Christies Beach is a seaside suburb in the southern Adelaide metropolitan area, within the City of Onkaparinga. The area is scenic and hence popular with photographers as Witton Bluff provides a natural vantage point over the entire suburb and beyond.

Christies Beach boasts a unique commercial strip running the entire length of Beach Road and is identified as a primary coastal node in the Adelaide Metropolitan area (Planning SA, 2007). Christies Beach also features one of the few remaining main road classified Esplanades in Metropolitan Adelaide, providing direct access to the beach on Gulf St Vincent.

Christies Beach has its own postcode of 5165, and is adjacent to the suburbs of Christie Downs and Noarlunga Centre to the east, Port Noarlunga to the south, and O'Sullivan Beach to the north.

Offshore from Christies Beach is Horseshoe Reef, which is exposed at low tide. A new artificial subtidal reef was constructed approximately 500 metres offshore from the mouth of Christies Creek in 2021.

== Development ==
The very first development to occur along the coast of Christies Beach can be traced back to pre-colonization times, almost 40,000 years ago. The indigenous Kaurna people used the coastal area of Christies Beach (at the time known as Mullawirratingga) as a place for seasonal residence. They constructed structures known as a wodli, which are small shelters made of branches and leaves. These structures were semi-permanent, only lasting the length of the summer period, after which they were then disassembled (City of Onkaparinga, 2005).

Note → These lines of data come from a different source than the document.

--- config.mk ---
export PLATFORM = sky130hd
export DESIGN_NAME = sector_guard
export DESIGN_NICKNAME = d
export VERILOG_FILES = /design/src/rtl/sg_pkg.sv /design/src/rtl/sg_ctrl.sv /design/src/rtl/sg_bits.sv /design/src/rtl/sector_guard.sv
export SDC_FILE = /design/constraint.sdc
export NUM_CORES = 1
export LEC_CHECK = 0
export BUFFER_PORTS_ARGS = -buffer_cell sky130_fd_sc_hd__buf_2
export CORE_UTILIZATION = 25
export DETAILED_ROUTE_END_ITERATION = 10
export SYNTH_ARGS = -nofsm -noshare
export SYNTH_HDL_FRONTEND = slang
export SYNTH_HIERARCHICAL = 1
export SYNTH_SLANG_ARGS = --single-unit
--- constraint.sdc ---
create_clock -name clk -period 1.86 [get_ports clk]
set_input_delay 0.279 -clock clk [delete_from_list [all_inputs] [get_ports clk]]
set_output_delay 0.279 -clock clk [all_outputs]
set_load 0.005 [all_outputs]
--- src/rtl/sg_pkg.sv ---
package sg_pkg;
  localparam int LOCK_BIT = 7;
  localparam int GLB_HI = 5;
  localparam int GLB_LO = 2;

  typedef struct packed {
    logic setOne;
    logic clrOne;
    logic setAll;
    logic clrAll;
    logic lockWr;
    logic lockVal;
  } sgAct_t;
endpackage

--- src/rtl/sg_ctrl.sv ---
module sg_ctrl (
  input  logic              clk,
  input  logic              rstN,
  input  logic              protStb,
  input  logic              unprotStb,
  input  logic              statusWrStb,
  input  logic              wrEn,
  input  logic              wpActive,
  input  logic              locked,
  input  logic [7:0]        statusData,
  output sg_pkg::sgAct_t    act,
  output logic              wenClear
);
  import sg_pkg::*;

  localparam int GLB_W = GLB_HI - GLB_LO + 1;

  logic [GLB_W-1:0] glb;
  logic anyStb;

  assign glb = statusData[GLB_HI:GLB_LO];
  assign anyStb = protStb | unprotStb | statusWrStb;

  always_comb begin
    act = '0;
    if (wrEn) begin
      if (statusWrStb) begin
        if (locked) begin
          if (!wpActive) begin
            act.lockWr = 1'b1;
            act.lockVal = statusData[LOCK_BIT];
          end
        end else begin
          act.lockWr = 1'b1;
          act.lockVal = statusData[LOCK_BIT];
          if (glb == {GLB_W{1'b1}}) act.setAll = 1'b1;
          else if (glb == '0) act.clrAll = 1'b1;
        end
      end else if (protStb) begin
        act.setOne = !locked;
      end else if (unprotStb) begin
        act.clrOne = !locked;
      end
    end
  end

  always_ff @(posedge clk or negedge rstN) begin
    if (!rstN) wenClear <= 1'b0;
    else wenClear <= wrEn & anyStb;
  end


  wen_src_chk: assert property (@(posedge clk) disable iff (!rstN)
    wenClear |-> $past(wrEn && (protStb || unprotStb || statusWrStb)));


  no_wen_quiet_chk: assert property (@(posedge clk) disable iff (!rstN)
    !wrEn |=> !wenClear);
endmodule

--- src/rtl/sg_bits.sv ---
module sg_bits #(
  parameter int SECTORS = 64,
  parameter int ADDR_W = 24,
  parameter int SECT_SHIFT = 16
) (
  input  logic              clk,
  input  logic              rstN,
  input  sg_pkg::sgAct_t    act,
  input  logic [ADDR_W-1:0] cmdAddr,
  input  logic [ADDR_W-1:0] checkAddr,
  output logic              allow,
  output logic              locked,
  output logic [1:0]        swpStatus
);
  localparam int SECT_W = $clog2(SECTORS);

  logic [SECTORS-1:0] protBits;
  logic [SECT_W-1:0] cmdSect;
  logic [SECT_W-1:0] chkSect;

  assign cmdSect = cmdAddr[SECT_SHIFT +: SECT_W];
  assign chkSect = checkAddr[SECT_SHIFT +: SECT_W];

  for (genvar s = 0; s < SECTORS; s++) begin : g_sect
    logic hit;
    assign hit = (cmdSect == SECT_W'(s));
    always_ff @(posedge clk or negedge rstN) begin
      if (!rstN) protBits[s] <= 1'b1;
      else if (act.setAll) protBits[s] <= 1'b1;
      else if (act.clrAll) protBits[s] <= 1'b0;
      else if (act.setOne && hit) protBits[s] <= 1'b1;
      else if (act.clrOne && hit) protBits[s] <= 1'b0;
    end
  end

  always_ff @(posedge clk or negedge rstN) begin
    if (!rstN) locked <= 1'b0;
    else if (act.lockWr) locked <= act.lockVal;
  end

  always_comb begin
    if (&protBits) swpStatus = 2'b11;
    else if (|protBits) swpStatus = 2'b01;
    else swpStatus = 2'b00;
  end

  assign allow = ~protBits[chkSect];


  frozen_chk: assert property (@(posedge clk) disable iff (!rstN)
    locked |=> $stable(protBits));


  all_deny_chk: assert property (@(posedge clk) disable iff (!rstN)
    (swpStatus == 2'b11) |-> !allow);


  none_allow_chk: assert property (@(posedge clk) disable iff (!rstN)
    (swpStatus == 2'b00) |-> allow);
endmodule

--- src/rtl/sector_guard.sv ---
module sector_guard #(
  parameter int SECTORS = 64,
  parameter int ADDR_W = 24,
  parameter int SECT_SHIFT = 16
) (
  input  logic              clk,
  input  logic              rstN,
  input  logic              protStb,
  input  logic              unprotStb,
  input  logic              statusWrStb,
  input  logic              wrEn,
  input  logic              wpActive,
  input  logic [ADDR_W-1:0] cmdAddr,
  input  logic [7:0]        statusData,
  input  logic [ADDR_W-1:0] checkAddr,
  output logic              allow,
  output logic              locked,
  output logic [1:0]        swpStatus,
  output logic              wenClear
);
  sg_pkg::sgAct_t act;

  sg_ctrl i_ctrl (
    .clk(clk), .rstN(rstN), .protStb(protStb), .unprotStb(unprotStb),
    .statusWrStb(statusWrStb), .wrEn(wrEn), .wpActive(wpActive),
    .locked(locked), .statusData(statusData), .act(act), .wenClear(wenClear)
  );

  sg_bits #(.SECTORS(SECTORS), .ADDR_W(ADDR_W), .SECT_SHIFT(SECT_SHIFT)) i_bits (
    .clk(clk), .rstN(rstN), .act(act), .cmdAddr(cmdAddr), .checkAddr(checkAddr),
    .allow(allow), .locked(locked), .swpStatus(swpStatus)
  );


  lock_hold_chk: assert property (@(posedge clk) disable iff (!rstN)
    (locked && wpActive) |=> locked);
endmodule

* Word-level counts from Yosys, hierarchy flattened *
Cells that the tools add are included.

word-level totals
  output and inout port bits = 5
  register bits after elaboration = 66

cells by class
  order comparisons = 1
  equality and inequality tests = 64
  mux-type cells = 272
  bitwise gates (word level) = 4
  reductions and logical operators = 197

operators by type and width
  kind                  number
  $mux W1               264
  $reduce_bool A4 Y1    64
  $eq A6 B6 Y1 const B  32
  $logic_and A1 B1 Y1   128
  $eq A6 B5 Y1 const B  16
  $reduce_and A64 Y1    1
  $reduce_or A64 Y1     1
  $eq A6 B4 Y1 const B  8
  $eq A6 B3 Y1 const B  4
  $eq A6 B2 Y1 const B  2
  $mux W2               5
  $lt A6 B7 Y1 const B  1
  $bmux W1 S6           1
  $eq A6 B1 Y1 const B  1
  $logic_not A6 Y1      1
  $mux W6               1
  $eq A4 B4 Y1 const B  1
  $logic_not A4 Y1      1
  $mux W4               1
  $or A1 B1 Y1          2
  $and A1 B1 Y1         1
  $logic_not A1 Y1      1
  $not A1 Y1            1

* Longest topological paths before layout *
  word-level depth = 11
  gate-level depth with buffers = 8
  gate-level depth less buffers = 7

* Cells and area by module *
Netlist, hierarchy kept.

by module, submodules not included
  module   area each (um^2)  seq. area each (um^2)  cells each  times used
  sg_bits  4192.8            1706.6                 475         1
  sg_ctrl  110.1             25.0                   14          1

* Worst setup path before layout *
Ideal clock, no wire load.

  kind = reg-to-reg
  start point = register i_bits.locked
  end point = register i_bits.protBits[12]
  stages on the path, launching flop included = 9
  period minus slack after synthesis = 1788 ps
  arrival = 1710 ps
  path slack = 72 ps
  required time = 1782 ps
  setup time = 78 ps
  path buffers = 1
  cells stage by stage = dfrtp_1 > nor2b_2 > and3b_1 > nor2_1 > nor3_1 > clkbuf_1 > nand2_1 > nand3b_1 > nand2_1

RTL lines
  what                           RTL line       text
  start, declared                sg_bits.sv:12  output logic locked,
  start signal, assigned         sg_bits.sv:38  else if (act.lockWr) locked <= act.lockVal;
  end signal, assigned by index  sg_bits.sv:28  if (!rstN) protBits[s] <= 1'b1;
  end signal, assigned by index  sg_bits.sv:29  else if (act.setAll) protBits[s] <= 1'b1;
  end signal, assigned by index  sg_bits.sv:30  else if (act.clrAll) protBits[s] <= 1'b0;
  end, declared                  sg_bits.sv:17  logic [SECTORS-1:0] protBits;

* Final worst setup path *
  start point = register i_bits.protBits[14]
  end point = output port swpStatus[0]

on the way
  word-level cells in the longest chain between the ends = 3

ends and longest elaborated chain
  what               RTL line            text
  $reduce_or A64 Y1  sg_bits.sv:43       else if (|protBits) swpStatus = 2'b01;
  $mux W1            sg_bits.sv:43
  $mux W2 *          sg_bits.sv:42       if (&protBits) swpStatus = 2'b11;
  end, declared      sector_guard.sv:18  output logic [1:0] swpStatus,

Mark *: on every way between the ends. The rest lies on a longest branch, timed or not.

==> summary.txt <==
Outcome
  • Status: complete, but fails checks
  • Failing checks: setup timing

Worst setup path
  • Critical path's largest stage delay: 0.58 ns
  • Critical path arrival: 1.92 ns
  • Worst path bufs/invs: 1
  • WS Path Type: flip-flop to output pin
  • Crit path max fanout: 2
  • Cell family with most CP delay: simple AND/OR/NAND/NOR gates
  • Worst Setup End Kind: output pin
  • Startpoint types: flip-flop
  • Crit-path cells: nor4_4, nand4_1, or4_4, buf_2
  • WP data required: 1.58 ns
  • CP max-delay cell: or4_4

Power
  • P_int: 3.96 mW
  • Net Sw Power: 1.76 mW
  • Switching Fraction: 0.308
  • Comb pwr share: 0.233
  • P_leak: 2.19 nW
  • Peak VDD IR: 0.476 mV
  • Pwr/cell area: 1040 nW/um^2
  • Overall Power: 5.73 mW
  • Reg power frac: 0.452
  • Clk pwr share: 0.314

Clock network
  • CTS tree: yes
  • CTS H-tree depth: 3
  • Clock Path Buffers: 2
  • TritonCTS buffer count: 9
  • Clock latency on the worst-skew pair: 0.34 ns
  • CTS root buffer: clkbuf_16
  • TritonCTS Sinks: 66
  • Clk pin slew, worst setup/hold paths: 0.05 ns

Floorplanning
  • FP Rows: 47
  • I/O pin total: 68
  • Die Area: 17700 sq um
  • DIE HEIGHT: 133 um
  • Chip width: 133 um
  • Core Box Area: 16700 sq um
  • Initial core utilization: 0.258

STA
  • Worst Clk Skew: 0.00447 ns
  • Max Fclk: 0.456 GHz
  • Worst slew margin: 0.524
  • Tightest Pin Transition: 0.710 ns
  • Fin crit share: 1.18
  • Min cycle time layout: 2.19 ns
  • Final worst slack: -0.334 ns
  • Max Slew Vio Count: 0
  • Setup TNS: -0.918 ns
  • RSZ-0062 raised after global routing: yes
  • Endpoints failing setup: 3
  • Fin. Hold Viols: 0

Synthesis
  • Syn_nets: 552
  • Synth area leader: dfstp_2
  • #FFs+latches synth: 66
  • Number of enable flip-flop cells after synthesis: 0
  • Commonest cells post-synth: nand2_1 (127), a21oi_1 (66), dfstp_2 (64), nand3b_1 (60), clkbuf_1 (23)
  • Most frequent cell after synthesis: nand2_1
  • Gate count after technology mapping: 489
  • Yosys top cell area share: 0.391
  • Yosys warns: 6
  • Synth top area cells: dfstp_2 (39%), nand2_1 (11%), nand3b_1 (10%), a21oi_1 (7.7%), mux2i_1 (4.0%)
  • Most used DFF post-synth: dfstp_2
  • Ys async rst share: 1.00
  • Synthesized cell area: 4300 sq um
  • Sequential area share after synthesis: 0.402
  • Library cells used by synthesis: 42
  • Syn_area_per_cell: 8.80 sq um

Final layout
  • Non-Filler Instances: 782
  • Layout area overhead: 28.1%
  • # diodes: 0
  • Layout cell share with drive strength beyond 1: 0.361
  • Final nets: 621

Worst hold path
  • Hold Crit Class: input pin to flip-flop

Placed design
  • Detailed Place HPWL: 9540 um
  • RD Place Congestion: 0.906
  • Dpl cells: 765
  • Port Buf Inserts: 28

Routing
  • Detailed Routing Iterations Pass 1: 6
  • DR iter-0 viols: 456
  • Vias/cell: 5.42
  • Wirelength, routed: 14300 um
  • Final ANT Viol Nets: 0
  • Residual DRC count: 0
  • Vias: 4235
  • WL per Instance: 18.2 um

GRT
  • Initial antenna violation count: 0
  • Vias in the first global route: 4069
  • GRT overflow: 0
  • First-pass GRT wire length: 22200 um
  • Largest net degree at the start of global routing: 67
  • Total track usage: 0.162

Run
  • Max_cap viols: 0
## metal layers
| metal | global-route usage | up-vias | wire length (um) |
|---|---|---|---|
| li1 | - | 1910 | - |
| met3 | 0.0388 | 27 | 1130 |
| met1 | 0.211 | 2085 | 5920 |
| met5 | 0 | - | 0 |
| met4 | 0.0587 | 0 | 328 |
| met2 | 0.262 | 213 | 6900 |
## worst register-to-register path: cells and delay by family (launching register included)
| family | cells | cell delay, ns |
|---|---|---|
| flops | 1 | 0.42 |
| buf+inv | 1 | 0.27 |
| simple gates | 4 | 0.61 |
| compound gates | 2 | 0.37 |
## area by class of cell
cell class	count	area (sq um)
clock buffer	9	225
clock inverter	6	82.6
fill	1739	11200
inverter	2	7.51
multi-input combinational	393	2540
sequential	66	1730
tap	220	275
timing repair buffer	86	652
## per-stage QoR
step	setup WS [ns]	utilization	hold WS [ns]	instance area, sq um
final	-0.334	0.330	0.197	5510
after CTS	-0.341	0.327	0.197	5470
after floorplan	0.0718	-	-0.0166	4300
after global routing	-0.376	0.330	0.198	5510
after detailed placement	-0.135	0.304	0.334	5080
after global placement	-0.145	0.304	0.330	5080
## power by group through the flow
stage                     sequential, mW  combinational (mW)  clock [mW]
after floorplan                     2.38               0.734           0
after global placement              2.48                1.22           0
after detailed placement            2.50                1.26           0
after CTS                           2.53                1.31        1.83
after global routing                2.63                1.46        1.89
final                               2.59                1.34        1.80
## state kept, by name, indices dropped and copies added (netlist names)
signal,cells
i_bits/locked,1
i_bits/protBits,64
i_ctrl/wenClear,1
## placed cells by master, fill, tap and decap left out, types with 5 or more instances in the layout
| cell | netlist | routed |
|---|---|---|
| buf_12 | 0 | 5 |
| nor2_2 | 5 | 5 |
| nand4_1 | 21 | 21 |
| buf_4 | 1 | 49 |
| nand2b_1 | 12 | 12 |
| nand2_1 | 127 | 127 |
| buf_2 | 1 | 28 |
| a21oi_1 | 66 | 66 |
| a211o_1 | 5 | 5 |
| nor2_1 | 11 | 11 |
| nor3_2 | 7 | 7 |
| nor4_1 | 21 | 9 |
| mux4_2 | 3 | 5 |
| clkbuf_16 | 0 | 9 |
| dfstp_2 | 64 | 64 |
| mux2i_1 | 17 | 17 |
| nand3b_1 | 60 | 60 |
| nor4_2 | 1 | 10 |
## path summary, 6_finish.rpt
| check | depth (start not counted) | from | slack, ns | endpoint |
|---|---|---|---|---|
| worst max-delay path | 4 | i_bits/protBits[14]$_DFFE_PN1P_ | -0.33 | swpStatus[0] |
| worst min-delay path | 2 | unprotStb | 0.20 | i_ctrl/wenClear$_DFF_PN0_ |
| worst max register to register | 7 | i_bits/locked$_DFFE_PN0P_ | 0.12 | i_bits/protBits[11]$_DFFE_PN1P_ |
| worst min register to register | 2 | i_bits/protBits[62]$_DFFE_PN1P_ | 0.51 | i_bits/protBits[62]$_DFFE_PN1P_ |
| max in group asynchronous | 3 | rstN | 1.03 | i_bits/protBits[9]$_DFFE_PN1P_ |
| min in group asynchronous | 3 | rstN | 0.52 | i_ctrl/wenClear$_DFF_PN0_ |
## cell families (layout without fill, tap and decap cells)
family | Yosys count | in the layout | synth area share
flops | 66 | 66 | 0.402
mux | 28 | 28 | 0.0971
compound gates | 83 | 83 | 0.110
simple gates | 282 | 282 | 0.360
buf+inv | 30 | 103 | 0.0311
## timing repair
action / 4_1_cts / 5_1_grt
gates resized for setup: 14 / 8
endpoints found under the hold margin: 2 / 0
hold buffers: 1 / 0
buffers inserted: 1 / 0
endpoints found under the setup margin: 3 / 4
cloned: 0 / 0
pin swaps: 5 / 2
Note: power is estimated with default switching activity, not from simulation.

The first European development along the Christies Beach coastline was constructed in the 1830s. A whaling station was constructed along the coast, influenced by the rising price of whale bone overseas, the abundant southern right whale population during the summer breeding season and the vantage point of Gulf St Vincent from Witton Bluff. By the 1840s the seasonal whale population dwindled down to unprofitable levels with the whales changing their migration route, and the whalers left the area to pursue other activities (Colwell, 1972) (Towler, 1986).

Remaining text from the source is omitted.